Soy de aquélla generación que arañó la edad adulta cuando se empezaba a nombrar tímidamente al régimen político recién enterrado como “dictadura”. Hasta entonces había sido un término que paseaba en voz baja dentro de casa; en pocas palabras, que se acuñaba con temor sobre la mesa camilla.
La dictadura extendió sus raíces hasta el último rincón, donde habitaba el miedo, esclavizando con cadenas de silencio las mentes más libres, o con el exilio a los más afortunados.
De nada servía tener una familia de mentalidad política liberal si al pisar la calle nos saltaban los prejuicios como las pulgas.
El miedo que los adultos mostraban hacia el sistema político, se traducía en los niños con otro miedo que provocaban los primeros. En aquélla época los menores tenían que hacer prodigios en todo cuanto se les encomendaba; este era el enorme compromiso que adquirían al nacer. Cuando los progenitores dejaban de brillar tenían que empezar a hacerlo los vástagos, de modo que tomar el relevo de sus divisas sociales o morales era una obligación.
Ahora es distinto. Pero durante la época de la que hablo, la educación se encontraba sumergida hasta el más profundo de los fondos tradicionales. Incluido el machismo cruel y, por lo tanto, la discriminación brutal.
Nací mujer y los prodigios que debía realizar no serían de altos vuelos. Lo normal en una chica de mi posición. Ni más, ni menos.
Por fortuna, a la edad de veinte años acudió en mi auxilio una proposición de matrimonio, que no rehusé. Éste era en futuro para el que me habían guardado y al que me entregué sin discutir. En esta época, en España, el matrimonio era sagrado y no existía el divorcio.
El fracaso llegó a los pocos años, dejando un desierto con unos pocos fósiles de vida en común, y de escasa utilidad como fuente de inspiración. Mi marido, aburrido de la experiencia, me abandonó.
Por fortuna, el golpe me abrió los ojos; pero, también, me incorporaba a la proyección cinematográfica que representaba al mundo, sin butaca y desde la marginación más absoluta. Se me había abierto de pronto la puerta que me introducía en este mundo extraño y se había cerrado a mi espalda. Con toda facilidad había quedado atrapada en un lugar hostil, sin más armas que la buena educación a la antigua usanza y ser mujer. Tenía que encontrar algo que me permitiera elegir, quedarme en este lugar o salir de él.
En adelante, tuve que vivir del resultado de mi imaginación.
Pasé algún tiempo sobreviviendo simplemente.

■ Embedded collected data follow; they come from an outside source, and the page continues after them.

===== config.mk =====
export PLATFORM = sky130hd
export DESIGN_NAME = fpm_datapath
export DESIGN_NICKNAME = d
export VERILOG_FILES = /design/src/rtl/fpm_pkg.sv /design/src/rtl/fpm_datapath.sv
export VERILOG_INCLUDE_DIRS = /design/src /design/src/rtl
export SDC_FILE = /design/constraint.sdc
export NUM_CORES = 1
export LEC_CHECK = 0
export ABC_CLOCK_PERIOD_IN_PS = 15800
export BUFFER_PORTS_ARGS = -buffer_cell sky130_fd_sc_hd__buf_4
export CAP_MARGIN = 20
export CORE_MARGIN = 3
export CORE_UTILIZATION = 40
export DETAILED_ROUTE_END_ITERATION = 6
export GPL_TIMING_DRIVEN = 0
export PLACE_DENSITY = 0.56
export SYNTH_ARGS = -nofsm -noshare
export SYNTH_HDL_FRONTEND = slang
export SYNTH_SLANG_ARGS = --single-unit

===== constraint.sdc =====
create_clock -name clk -period 15.8 [get_ports clk]
set_input_delay 1.58 -clock clk [delete_from_list [all_inputs] [get_ports clk]]
set_output_delay 1.58 -clock clk [all_outputs]
set_load 0.01 [all_outputs]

Al fin concluí que la educación me había convertido en una criatura vulnerable y portadora de un carácter “deforme”. Todo un hallazgo, desde luego, que vino a complicar más las cosas.
Pero el viejo instinto de supervivencia que nos sujeta a la vida hace prodigios porque, cuando parece que estamos en un callejón sin salida, crece una idea -o un sueño- entre los escombros y nos permite continuar.
Claro está que, como leí en alguna parte, una idea será válida solo si se tiene poder para afirmar su veracidad. Al no conocer a nadie que creyera en mí, carecía de tal poder.
Debo confesar que, pese a las dudas que me asaltaban y la inseguridad permanente en la que vivía, pude conservar cierto grado de serenidad. Dado que el único intermediario que tenía entre el mundo y yo era yo misma, mantener un estado de ánimo más o menos sereno constituía una proeza.
Estaba rodeada de múltiples motivos para arrojarme por una ventana en cualquier momento y, a la vez, era capaz de conservar la calma. Esta "cualidad" quizá se debiera a que había robado un sueño a don Miguel de Unamuno, quien afirmaba en su Diario Íntimo que la vida debía vivirse como si fuésemos a morir al día siguiente; a su criterio, esto otorgaba el don de la máxima intensidad a nuestras experiencias. Dicho de otra forma más sencilla, se trata de ir renovando el presente constantemente. Esto lo entendí perfectamente, entre otras cosas porque, en mi situación, no quedaba más alternativa.
Mis amigos, a decir verdad, se mostraban sorprendidos; unos me felicitaban por mi valentía y me regalaban una ayuda barata; mientras que otros se enojaban conmigo con el pretexto de estar prestándomela a un alto precio. Para estos últimos no pasaba de ser una persona extravagante que carecía de recursos, atribuyéndolo, quizá, (se leía en sus ojos) a una pequeña falta de talento. No me auguraban un final feliz y ellos me bautizaron con el nombre de “Rara Avis”.